I'll start off by saying that I am not sparky. But I was doing some repairs at a house and the lady showed me a light fixture in the bathroom that quit working. It is a fixture that has two lights connected by a chain. The problem is one light is working and one is not. Obviously she has changed bulbs several times. How do you diagnose this and/or is there a fix? This is a custom light fixture that is a style and shade of blue I could never find to replace.


----------



## MarkJames (Nov 25, 2012)

BradingCon said:


> I'll start off by saying that I am not sparky. But I was doing some repairs at a house and the lady showed me a light fixture in the bathroom that quit working. It is a fixture that has two lights connected by a chain. The problem is one light is working and one is not. Obviously she has changed bulbs several times. How do you diagnose this and/or is there a fix? This is a custom light fixture that is a style and shade of blue I could never find to replace.


Certainly there's a fix.

Hard to visualize this, but first check for a loose wire behind the mounting plate. If that's not it, just remove it and let her take it to a lamp repair store. Install a temporary replacement while that one's being repaired. (won't cost much).


----------



## rselectric1 (Sep 20, 2009)

If there's one lamp cord type thing weaving down the chain then the problem is probably in the fixture itself. If you have a voltage tester, check for hot and neutral inside the defective socket.

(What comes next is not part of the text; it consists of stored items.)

==> config.mk <==
export PLATFORM = sky130hd
export DESIGN_NAME = lphm_front
export DESIGN_NICKNAME = d
export VERILOG_FILES = /design/src/rtl/lphm_pkg.sv /design/src/rtl/lphm_front.sv
export SDC_FILE = /design/constraint.sdc
export NUM_CORES = 1
export LEC_CHECK = 0
export BUFFER_PORTS_ARGS = -buffer_cell sky130_fd_sc_hd__buf_4
export CAP_MARGIN = 20
export CORE_MARGIN = 5
export CORE_UTILIZATION = 40
export CTS_CLUSTER_DIAMETER = 80
export DETAILED_ROUTE_END_ITERATION = 8
export PLACE_DENSITY = 0.61
export SKIP_LAST_GASP = 1
export SYNTH_ARGS = -nofsm -noshare
export SYNTH_HDL_FRONTEND = slang
export SYNTH_SLANG_ARGS = --single-unit
==> constraint.sdc <==
create_clock -name clock -period 14.4 [get_ports clock]
set_clock_uncertainty 0.1 [all_clocks]
set_input_delay 1.44 -clock clock [delete_from_list [all_inputs] [get_ports clock]]
set_output_delay 1.44 -clock clock [all_outputs]
set_load 0.01 [all_outputs]
==> src/rtl/lphm_pkg.sv <==
package lphm_pkg;

   // table geometry
   localparam int CAPACITY   = 1024;
   localparam int IDX_W      = $clog2(CAPACITY);
   localparam int CNT_W      = IDX_W + 1;
   // a put is refused once the entry count reaches three quarters of the table
   localparam int LOAD_LIMIT = (CAPACITY * 3) / 4;

   // hash constants
   localparam logic [63:0] HASH_MULT  = 64'hff51_afd7_ed55_8ccd;
   localparam int          HASH_SHIFT = 33;

   typedef enum logic [1:0] {
      ST_OK     = 2'd0,
      ST_MISS   = 2'd1,
      ST_FULL   = 2'd2,
      ST_BADKEY = 2'd3
   } status_type;

   typedef enum logic [1:0] {
      FN_PUT   = 2'd0,
      FN_GET   = 2'd1,
      FN_CLEAR = 2'd2,
      FN_NOP   = 2'd3
   } func_type;

   // operation as classified by the front end
   typedef enum logic [2:0] {
      OP_PUT    = 3'd0,
      OP_GET    = 3'd1,
      OP_CLEAR  = 3'd2,
      OP_NOP    = 3'd3,
      OP_BADKEY = 3'd4,
      OP_MISS   = 3'd5
   } op_type;

   typedef struct packed {
      op_type           op;
      logic [63:0]      key;
      logic [63:0]      value;
      logic [IDX_W-1:0] home;
   } entry_type;

   typedef struct packed {
      logic empty;
      logic full;
   } q_status_type;

endpackage

==> src/rtl/lphm_front.sv <==
module lphm_front (
   input  logic                  clock,
   input  logic                  reset,
   input  logic                  push,
   output logic                  full,
   input  logic [1:0]            func,
   input  logic [63:0]           key,
   input  logic [63:0]           value,
   input  logic                  back_init,
   input  lphm_pkg::q_status_type q_status,
   output logic                  q_push,
   output lphm_pkg::entry_type   q_entry
);
   import lphm_pkg::*;

   typedef enum logic [3:0] {
      F_IDLE = 4'b0001,
      F_MUL0 = 4'b0010,
      F_MUL1 = 4'b0100,
      F_MUL2 = 4'b1000
   } fstate_type;

   fstate_type  state_ff, state_in;
   op_type      op_ff, op_in;
   logic [63:0] key_ff, value_ff;
   logic [63:0] mix_ff;     // key after the first xor-shift
   logic [63:0] acc_ff, acc_in;
   logic [31:0] mul_a, mul_b;
   logic [63:0] mul_p;
   logic [63:0] acc_sum, hash;
   logic        accept;

   assign full   = (state_ff != F_IDLE) || back_init;
   assign accept = push && !full;

   // classify at acceptance
   always_comb begin
      unique case (func_type'(func))
         FN_PUT:   op_in = (key == 64'd0) ? OP_BADKEY : OP_PUT;
         FN_GET:   op_in = (key == 64'd0) ? OP_MISS : OP_GET;
         FN_CLEAR: op_in = OP_CLEAR;
         default:  op_in = OP_NOP;
      endcase
   end

   // one shared 32x32 multiplier, three partial products for the low 64 bits
   always_comb begin
      mul_a = mix_ff[31:0];
      mul_b = HASH_MULT[31:0];
      if (state_ff == F_MUL1) begin
         mul_b = HASH_MULT[63:32];
      end else if (state_ff == F_MUL2) begin
         mul_a = mix_ff[63:32];
      end
   end

   assign mul_p   = {32'd0, mul_a} * {32'd0, mul_b};
   assign acc_sum = acc_ff + {mul_p[31:0], 32'd0};
   assign hash    = acc_sum ^ (acc_sum >> HASH_SHIFT);

   always_comb begin
      state_in = state_ff;
      acc_in   = acc_ff;
      q_push   = 1'b0;
      unique case (state_ff)
         F_IDLE: begin
            if (accept) state_in = F_MUL0;
         end
         F_MUL0: begin
            acc_in   = mul_p;
            state_in = F_MUL1;
         end
         F_MUL1: begin
            acc_in   = acc_sum;
            state_in = F_MUL2;
         end
         F_MUL2: begin
            if (!q_status.full) begin
               q_push   = 1'b1;
               state_in = F_IDLE;
            end
         end
         default: state_in = F_IDLE;
      endcase
   end

   always_ff @(posedge clock) begin
      if (reset) begin
         state_ff <= F_IDLE;
      end else begin
         state_ff <= state_in;
      end
   end

   always_ff @(posedge clock) begin
      acc_ff <= acc_in;
      if (accept) begin
         op_ff    <= op_in;
         key_ff   <= key;
         value_ff <= value;
         mix_ff   <= key ^ (key >> HASH_SHIFT);
      end
   end

   assign q_entry.op    = op_ff;
   assign q_entry.key   = key_ff;
   assign q_entry.value = value_ff;
   assign q_entry.home  = hash[IDX_W-1:0];

endmodule

==> impl_results.md <==
* CP Capture Type: flop
* Final wirelength at roughly 76,000 um
* Routability Congestion at 0.935
* GRT overflow at 0
* Die Width at 263 um
* Max Slew Vio Count at 0
* Status: completed
* First-pass GRT wire length at around 110,000 um
* Clock Path Buffers at 2
* Number of routed nets with antenna violations at 0
* Worst-Margin Slew at slightly below 1 ns
* Starting Density at between 40% and 50%
* CTS tree: yes
* Crit share post-route at approximately 67%
* Worst-path maximum fanout at 37
* Leading register cell type out of synthesis: edfxtp_1
* Mapped cell area at 0.0256 sq mm
* Clock Sinks at ~190
* Final setup vio count at 0
* Via density at between 4 and 5
* Crit path kind: flop to flop
* Number of global-route vias before repair at approximately 19,000
* YS warnings at 0
* Top-level I/O count at about 280
* Root Driver: clkbuf_16
* Cts repair resizes at 0
* Yosys reg bits at 187
* Post-CTS Setup Bufs at 0
* Pin count of the biggest net entering global routing at between 60 and 70
* Share of layout cells above drive strength 1 at between 10% and 20%
* Num rows at a little over 90
* Clk pin slew, worst setup/hold paths at around 0.09 ns
* GRT Overall Usage at between 20 and 25%
* IO buf count at between 200 and 300
* Relative slew slack at roughly a third
* Most common cell after layout, fill and taps aside: inv_1
* Crit path DAT at between 9 and 10 ns
* CTS buffer count at 17
* Max-cap violations at 0
* Die Y at between 200 and 300 um
* Drt initial violations at around 960
* Residual DRC count at 0
* Top cells by area, synth: fa_1 (38%), edfxtp_1 (21%), ha_1 (15%)
* Die ar. at approximately 0.069 sq mm
* Syn Inst Count at between 2,000 and 2,500
* Synthesized net count at between 3,000 and 4,000
* Average size of a mapped cell at ~11 sq um
* Pre-antenna DRT Iters at 5
* Layout net count at 3,484
* H-tree Lvls at 4
* Fmax at just over 100 MHz
* Post-synth top area share at 37.7%
* Cell taking the most area after synthesis: fa_1
* Commonest non-fill, non-tap cells in the layout: inv_1 (771), fa_1 (483), ha_1 (300)
* Minimum clock period at approximately 9.6 ns
* Hold-fix buffers, CTS at 0
* CORE AREA at roughly 0.063 sq mm
* Vias post-DR at about 16,000
* Synth unique cells at 60
* Hold WC Path Type: flop to flop
* Startpoint types: flop
* Worst-Skew Late Latency at 0.48 ns
* Initial antenna violation count at 1
* Average routed wire per standard cell at 22.2 um
* Area grow syn2layout at 13.5%
* Setup_tns at 0 ns
* DP HPWL at ~67,000 um
* Number of flops mapped to enable cells by yosys at 183
* Asr flop ratio synth at 0%
* Sequential area share after synthesis at around 22%
* RSZ-0062 raised after global routing: false
* CP Data Required Time at about 15 ns
* Hold Fails Final Rpt at 0
==> synthesized netlist by cell type (all sizes together) (6+ instances only) <==
library cell  count
inv             775
fa              483
ha              300
edfxtp          183
nand2            83
nor2             59
xnor2            51
a21oi            42
xor2             42
clkbuf           41
buf              38
o21ai            33
mux2             21
and2             18
mux2i            17
nor4             16
a21o             15
nand3            13
nor3             13
nand2b           10
a211oi            8
nand4             8
nor2b             6
o21a              6
or3               6
==> cells by family (layout without fill, tap and decap cells) <==
logic type      after synthesis  count (layout)  synth area share [%]
compound gates              135             135                  3.30
simple gates                246             246                  4.61
buf+inv                     854            1094                  13.0
flops                       187             187                  21.8
mux                          38              38                  1.62
fa+ha+maj                   783             783                  52.4
other cells                   1               2                0.0146
xor+xnor                     94              94                  3.30
==> worst max-delay path, stage by stage, from the launching register on <==
cell and delay (ns):
dfxtp_1 0.39, nor4b_4 0.28, buf_4 0.50, mux2_2 0.50, inv_1 0.27, fa_1 0.50, fa_1 0.56, inv_1 0.05
fa_1 0.50, inv_1 0.05, fa_1 0.54, inv_1 0.09, fa_1 0.48, fa_1 0.43, fa_1 0.51, inv_1 0.05
fa_1 0.53, inv_1 0.04, ha_1 0.33, a21oi_1 0.35, nand2_1 0.12, a2111oi_0 0.82, o211ai_1 0.19, a31oi_1 0.49
o41ai_1 0.17, xnor2_1 0.29, a21oi_1 0.11
==> worst paths after layout <==
kind                             startpoint  cells after the start     endpoint  slack, ns
worst max-delay path            state_ff[2]                     26   acc_ff[38]       4.78
worst min-delay path            state_ff[1]                      2  state_ff[1]       0.50
worst max register to register  state_ff[2]                     26   acc_ff[38]       4.78
worst min register to register  state_ff[1]                      2  state_ff[1]       0.50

Sometimes (with the power off) just pulling down the tab inside the socket a tiny bit and cleaning it will make the connection if both a hot and neutral are present.

Also bring your own bulb and try it out. When cases of bulbs get dropped they all don't work and they assume it's an electrical problem when actually it's a batch of broken bulbs.

Check these things first.


----------



## BradingCon (Dec 17, 2010)

Yes just to clarify it is one fixture and two lights about 5 feet apart (on each side of the mirror) connected by a chain.


----------



## kookoomouse (Jan 31, 2013)

Have her switch the two around just to be sure it didn't get replaced by a bad bulb.


----------



## amyworks (Mar 23, 2013)

I have "fixed" several fixtures just by bending the metal tab down so it makes proper contact with the bulb.


----------



## kookoomouse (Jan 31, 2013)

I worked on a foreign machine that were the tabs would not bend free of the base. I resorted to adding solder to the base of the bulb.
Crazy thing was the machine ran on 120 volts but the light sockes ran 220 jacked up thru a transformer. Had to order special 220 incandecents for it. Just plan weird. lol :blink:


----------